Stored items
☆ ☆ ☆ ☆
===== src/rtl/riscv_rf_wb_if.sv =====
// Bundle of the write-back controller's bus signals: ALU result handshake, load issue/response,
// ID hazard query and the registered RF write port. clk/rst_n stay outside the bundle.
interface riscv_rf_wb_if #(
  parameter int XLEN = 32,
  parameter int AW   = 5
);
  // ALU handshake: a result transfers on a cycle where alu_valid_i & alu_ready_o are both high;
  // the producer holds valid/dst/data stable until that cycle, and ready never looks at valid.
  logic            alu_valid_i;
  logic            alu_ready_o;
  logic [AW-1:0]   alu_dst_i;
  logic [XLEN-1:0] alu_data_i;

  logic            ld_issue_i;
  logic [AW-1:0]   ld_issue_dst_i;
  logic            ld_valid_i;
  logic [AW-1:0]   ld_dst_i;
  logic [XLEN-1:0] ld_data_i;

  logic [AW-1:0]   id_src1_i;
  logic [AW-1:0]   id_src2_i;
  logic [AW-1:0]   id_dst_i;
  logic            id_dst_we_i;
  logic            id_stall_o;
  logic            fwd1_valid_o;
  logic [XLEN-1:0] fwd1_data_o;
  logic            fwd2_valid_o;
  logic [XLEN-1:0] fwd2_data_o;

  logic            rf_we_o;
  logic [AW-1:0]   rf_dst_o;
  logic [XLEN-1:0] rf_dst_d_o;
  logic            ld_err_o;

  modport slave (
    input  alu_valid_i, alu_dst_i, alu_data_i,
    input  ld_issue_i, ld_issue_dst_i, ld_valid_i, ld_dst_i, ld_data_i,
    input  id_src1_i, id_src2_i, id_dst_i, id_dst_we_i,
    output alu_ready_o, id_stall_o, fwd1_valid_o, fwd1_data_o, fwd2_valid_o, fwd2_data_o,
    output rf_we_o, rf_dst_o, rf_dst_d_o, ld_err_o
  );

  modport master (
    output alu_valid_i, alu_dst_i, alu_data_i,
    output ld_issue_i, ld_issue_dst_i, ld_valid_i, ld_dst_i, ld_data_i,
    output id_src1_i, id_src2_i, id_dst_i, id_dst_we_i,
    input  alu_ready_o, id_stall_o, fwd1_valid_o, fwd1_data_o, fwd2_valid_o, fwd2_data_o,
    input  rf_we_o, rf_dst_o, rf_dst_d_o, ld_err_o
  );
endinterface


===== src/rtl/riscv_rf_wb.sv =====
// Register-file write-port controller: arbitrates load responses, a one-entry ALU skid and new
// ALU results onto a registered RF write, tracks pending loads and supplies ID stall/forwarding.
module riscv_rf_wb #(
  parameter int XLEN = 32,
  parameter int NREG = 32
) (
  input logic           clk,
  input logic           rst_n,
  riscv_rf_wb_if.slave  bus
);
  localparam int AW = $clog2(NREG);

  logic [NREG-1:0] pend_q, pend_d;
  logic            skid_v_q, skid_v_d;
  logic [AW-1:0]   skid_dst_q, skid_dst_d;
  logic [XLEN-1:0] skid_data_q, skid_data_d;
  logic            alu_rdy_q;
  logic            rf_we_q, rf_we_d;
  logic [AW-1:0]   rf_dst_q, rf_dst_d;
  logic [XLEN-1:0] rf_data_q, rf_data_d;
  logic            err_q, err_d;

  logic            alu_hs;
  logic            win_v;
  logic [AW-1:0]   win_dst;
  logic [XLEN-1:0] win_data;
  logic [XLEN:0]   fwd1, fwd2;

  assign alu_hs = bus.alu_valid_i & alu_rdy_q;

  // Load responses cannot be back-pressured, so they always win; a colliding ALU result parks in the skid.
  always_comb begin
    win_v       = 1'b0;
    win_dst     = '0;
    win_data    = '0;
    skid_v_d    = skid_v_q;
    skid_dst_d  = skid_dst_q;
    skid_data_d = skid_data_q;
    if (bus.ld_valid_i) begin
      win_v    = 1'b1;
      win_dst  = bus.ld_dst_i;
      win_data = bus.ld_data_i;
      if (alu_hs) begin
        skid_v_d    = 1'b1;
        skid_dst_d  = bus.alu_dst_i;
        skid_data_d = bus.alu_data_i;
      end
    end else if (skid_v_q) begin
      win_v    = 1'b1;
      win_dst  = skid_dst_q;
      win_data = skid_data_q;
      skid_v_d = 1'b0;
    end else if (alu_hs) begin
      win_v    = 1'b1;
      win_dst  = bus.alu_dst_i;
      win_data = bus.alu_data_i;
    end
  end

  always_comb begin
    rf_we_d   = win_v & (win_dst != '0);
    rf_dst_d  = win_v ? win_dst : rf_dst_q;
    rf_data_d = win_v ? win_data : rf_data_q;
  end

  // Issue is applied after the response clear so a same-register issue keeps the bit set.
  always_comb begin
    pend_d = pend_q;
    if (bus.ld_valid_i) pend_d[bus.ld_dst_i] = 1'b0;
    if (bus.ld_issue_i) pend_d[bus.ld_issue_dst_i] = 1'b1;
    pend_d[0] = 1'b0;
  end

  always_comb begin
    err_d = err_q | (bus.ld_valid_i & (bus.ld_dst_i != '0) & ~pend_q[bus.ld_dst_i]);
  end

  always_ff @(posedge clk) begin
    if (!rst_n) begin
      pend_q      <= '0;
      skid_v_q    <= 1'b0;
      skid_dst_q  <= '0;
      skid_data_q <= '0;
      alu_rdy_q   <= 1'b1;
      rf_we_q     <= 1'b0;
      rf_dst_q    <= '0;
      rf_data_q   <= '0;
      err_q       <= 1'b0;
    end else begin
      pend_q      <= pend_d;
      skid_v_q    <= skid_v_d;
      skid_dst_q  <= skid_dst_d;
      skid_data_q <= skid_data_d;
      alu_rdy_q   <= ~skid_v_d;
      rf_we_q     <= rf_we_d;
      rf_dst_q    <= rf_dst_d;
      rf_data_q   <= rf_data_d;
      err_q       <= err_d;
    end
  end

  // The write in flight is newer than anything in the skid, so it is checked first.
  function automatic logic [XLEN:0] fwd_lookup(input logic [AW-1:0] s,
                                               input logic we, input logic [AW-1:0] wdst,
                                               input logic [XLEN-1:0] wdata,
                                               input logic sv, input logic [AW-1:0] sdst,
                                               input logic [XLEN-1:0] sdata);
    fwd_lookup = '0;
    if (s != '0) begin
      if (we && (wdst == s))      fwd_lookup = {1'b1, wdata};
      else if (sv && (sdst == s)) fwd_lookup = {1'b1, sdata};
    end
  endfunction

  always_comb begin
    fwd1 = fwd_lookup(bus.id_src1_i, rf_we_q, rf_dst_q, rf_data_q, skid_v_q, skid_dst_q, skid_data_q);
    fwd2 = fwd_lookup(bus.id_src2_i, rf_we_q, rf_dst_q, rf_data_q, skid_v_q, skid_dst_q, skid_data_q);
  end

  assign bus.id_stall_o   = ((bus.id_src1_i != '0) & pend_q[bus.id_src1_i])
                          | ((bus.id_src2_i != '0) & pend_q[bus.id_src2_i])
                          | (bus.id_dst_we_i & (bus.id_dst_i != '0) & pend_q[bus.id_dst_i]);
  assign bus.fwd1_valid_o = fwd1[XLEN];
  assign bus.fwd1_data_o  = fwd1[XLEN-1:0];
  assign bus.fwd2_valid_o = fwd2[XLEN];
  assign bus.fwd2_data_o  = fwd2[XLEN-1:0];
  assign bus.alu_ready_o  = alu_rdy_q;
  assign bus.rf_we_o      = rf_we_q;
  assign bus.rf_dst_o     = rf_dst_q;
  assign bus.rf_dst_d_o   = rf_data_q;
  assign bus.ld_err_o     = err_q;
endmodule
☆ ☆ ☆ ☆
WHAT IS BEING ASKED
Begin with the first line of the records and reproduce each line as is, ending with the line that holds "are both high;".

RESPONSE TO THE EXERCISE
===== src/rtl/riscv_rf_wb_if.sv =====
// Bundle of the write-back controller's bus signals: ALU result handshake, load issue/response,
// ID hazard query and the registered RF write port. clk/rst_n stay outside the bundle.
interface riscv_rf_wb_if #(
  parameter int XLEN = 32,
  parameter int AW   = 5
);
  // ALU handshake: a result transfers on a cycle where alu_valid_i & alu_ready_o are both high;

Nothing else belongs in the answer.